▸ Exercise
Your reply should consist solely of the lines from the start of the material below through the line containing "export DONT_BUFFER_PORTS = 1", reproduced exactly.

--*--

[config.mk]
export PLATFORM = sky130hd
export DESIGN_NAME = uart_rx_fifo
export DESIGN_NICKNAME = d
export VERILOG_FILES = /design/src/rtl/uart_rx_fifo.sv
export SDC_FILE = /design/constraint.sdc
export NUM_CORES = 1
export LEC_CHECK = 0
export CAP_MARGIN = 20
export CELL_PAD_IN_SITES_DETAIL_PLACEMENT = 0
export CELL_PAD_IN_SITES_GLOBAL_PLACEMENT = 1
export CORE_MARGIN = 1
export CORE_UTILIZATION = 30
export CTS_CLUSTER_SIZE = 28
export DETAILED_ROUTE_END_ITERATION = 10
export DONT_BUFFER_PORTS = 1
export PLACE_DENSITY_LB_ADDON = 0.1
export SLEW_MARGIN = 30
export SYNTH_ARGS = -nofsm -noshare
export SYNTH_HDL_FRONTEND = slang
export SYNTH_SLANG_ARGS = --single-unit
[constraint.sdc]
create_clock -name HCLK -period 4.1 [get_ports HCLK]
set_input_delay 0.41 -clock HCLK [delete_from_list [all_inputs] [get_ports HCLK]]
set_output_delay 0.41 -clock HCLK [all_outputs]
set_load 0.02 [all_outputs]
[src/rtl/uart_rx_fifo.sv]
// UART receiver with configurable framing, a runtime baud divisor, a first-word-fall-through
// receive FIFO and sticky framing/parity/overrun flags.
module uart_rx_fifo #(
    parameter int DATA_BITS  = 8,
    parameter int PARITY     = 0,
    parameter int STOP_BITS  = 1,
    parameter int FIFO_DEPTH = 16,
    parameter int DIV_W      = 16
) (
    input  logic                          HCLK,
    input  logic                          HRESET,
    input  logic [DIV_W-1:0]              baud_div,
    input  logic                          rx,
    input  logic                          rd_en,
    output logic [7:0]                    rd_data,
    output logic                          rd_valid,
    output logic [$clog2(FIFO_DEPTH):0]   fifo_count,
    output logic                          frame_err,
    output logic                          parity_err,
    output logic                          overrun,
    input  logic                          clr_err,
    output logic                          busy
);

    localparam int AW = $clog2(FIFO_DEPTH);
    localparam int CW = AW + 1;
    localparam int IW = $clog2(DATA_BITS);

    typedef enum logic [2:0] {IDLE, START, DATA, PAR, STOP, BRK} state_t;

    state_t               state_q;
    logic                 rxMeta_q, rxS_q, rxPrev_q;
    logic [DIV_W-1:0]     div_q, timer_q;
    logic [IW-1:0]        bitIdx_q;
    logic                 stopIdx_q;
    logic [DATA_BITS-1:0] shift_q;
    logic                 parBad_q, stopBad_q;
    logic [7:0]           mem_q [FIFO_DEPTH];
    logic [AW-1:0]        wrPtr_q, rdPtr_q;
    logic [CW-1:0]        count_q, count_d;
    logic                 frameErr_q, parityErr_q, overrun_q;

    logic tick, rxFall, doPop, doPush, isFull, lastStop, frameBad, expPar;
    logic setFrame, setParity, setOverrun;

    // The timer acts when it reaches 1 so that reloading with div_q gives exactly div_q cycles per bit.
    always_comb begin
        tick       = (timer_q == DIV_W'(1));
        rxFall     = rxPrev_q & ~rxS_q;
        doPop      = rd_en & (count_q != '0);
        isFull     = (count_q == CW'(FIFO_DEPTH));
        lastStop   = (state_q == STOP) && tick && ((STOP_BITS == 1) || stopIdx_q);
        frameBad   = stopBad_q | ~rxS_q;
        expPar     = (PARITY == 2) ? ~(^shift_q) : ^shift_q;
        setFrame   = lastStop & frameBad;
        setParity  = lastStop & ~frameBad & parBad_q;
        setOverrun = lastStop & ~frameBad & ~parBad_q & isFull & ~doPop;
        doPush     = lastStop & ~frameBad & ~parBad_q & (~isFull | doPop);
        count_d    = count_q;
        if (doPush && !doPop) begin
            count_d = count_q + CW'(1);
        end else if (!doPush && doPop) begin
            count_d = count_q - CW'(1);
        end
    end

    always_ff @(posedge HCLK) begin
        if (HRESET) begin
            rxMeta_q <= 1'b1;
            rxS_q    <= 1'b1;
            rxPrev_q <= 1'b1;
        end else begin
            rxMeta_q <= rx;
            rxS_q    <= rxMeta_q;
            rxPrev_q <= rxS_q;
        end
    end

    always_ff @(posedge HCLK) begin
        if (HRESET) begin
            state_q   <= IDLE;
            div_q     <= '0;
            timer_q   <= '0;
            bitIdx_q  <= '0;
            stopIdx_q <= 1'b0;
            shift_q   <= '0;
            parBad_q  <= 1'b0;
            stopBad_q <= 1'b0;
        end else begin
            if (timer_q != '0) begin
                timer_q <= timer_q - DIV_W'(1);
            end
            unique case (state_q)
                IDLE: begin
                    if (rxFall) begin
                        div_q   <= baud_div;
                        timer_q <= baud_div >> 1;
                        state_q <= START;
                    end
                end
                START: begin
                    if (tick) begin
                        if (!rxS_q) begin
                            timer_q  <= div_q;
                            bitIdx_q <= '0;
                            state_q  <= DATA;
                        end else begin
                            state_q <= IDLE;
                        end
                    end
                end
                DATA: begin
                    if (tick) begin
                        timer_q  <= div_q;
                        shift_q  <= {rxS_q, shift_q[DATA_BITS-1:1]};
                        bitIdx_q <= bitIdx_q + IW'(1);
                        if (bitIdx_q == IW'(DATA_BITS - 1)) begin
                            bitIdx_q  <= '0;
                            stopIdx_q <= 1'b0;
                            stopBad_q <= 1'b0;
                            parBad_q  <= 1'b0;
                            state_q   <= (PARITY != 0) ? PAR : STOP;
                        end
                    end
                end
                PAR: begin
                    if (tick) begin
                        timer_q  <= div_q;
                        parBad_q <= (rxS_q != expPar);
                        state_q  <= STOP;
                    end
                end
                STOP: begin
                    if (tick) begin
                        timer_q   <= div_q;
                        stopIdx_q <= 1'b1;
                        if (!rxS_q) begin
                            stopBad_q <= 1'b1;
                        end
                        if (lastStop) begin
                            state_q <= frameBad ? BRK : IDLE;
                        end
                    end
                end
                BRK: begin
                    if (rxS_q) begin
                        state_q <= IDLE;
                    end
                end
                default: state_q <= IDLE;
            endcase
        end
    end

    always_ff @(posedge HCLK) begin
        if (doPush) begin
            mem_q[wrPtr_q] <= 8'(shift_q);
        end
    end

    // Set conditions take priority over a coincident clr_err.
    always_ff @(posedge HCLK) begin
        if (HRESET) begin
            wrPtr_q     <= '0;
            rdPtr_q     <= '0;
            count_q     <= '0;
            frameErr_q  <= 1'b0;
            parityErr_q <= 1'b0;
            overrun_q   <= 1'b0;
        end else begin
            if (doPush) begin
                wrPtr_q <= wrPtr_q + AW'(1);
            end
            if (doPop) begin
                rdPtr_q <= rdPtr_q + AW'(1);
            end
            count_q     <= count_d;
            frameErr_q  <= setFrame   | (frameErr_q  & ~clr_err);
            parityErr_q <= setParity  | (parityErr_q & ~clr_err);
            overrun_q   <= setOverrun | (overrun_q   & ~clr_err);
        end
    end

    assign rd_valid   = (count_q != '0);
    assign rd_data    = rd_valid ? mem_q[rdPtr_q] : 8'h00;
    assign fifo_count = count_q;
    assign frame_err  = frameErr_q;
    assign parity_err = parityErr_q;
    assign overrun    = overrun_q;
    assign busy       = (state_q != IDLE);

endmodule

--*--

▸ Solution to the problem
[config.mk]
export PLATFORM = sky130hd
export DESIGN_NAME = uart_rx_fifo
export DESIGN_NICKNAME = d
export VERILOG_FILES = /design/src/rtl/uart_rx_fifo.sv
export SDC_FILE = /design/constraint.sdc
export NUM_CORES = 1
export LEC_CHECK = 0
export CAP_MARGIN = 20
export CELL_PAD_IN_SITES_DETAIL_PLACEMENT = 0
export CELL_PAD_IN_SITES_GLOBAL_PLACEMENT = 1
export CORE_MARGIN = 1
export CORE_UTILIZATION = 30
export CTS_CLUSTER_SIZE = 28
export DETAILED_ROUTE_END_ITERATION = 10
export DONT_BUFFER_PORTS = 1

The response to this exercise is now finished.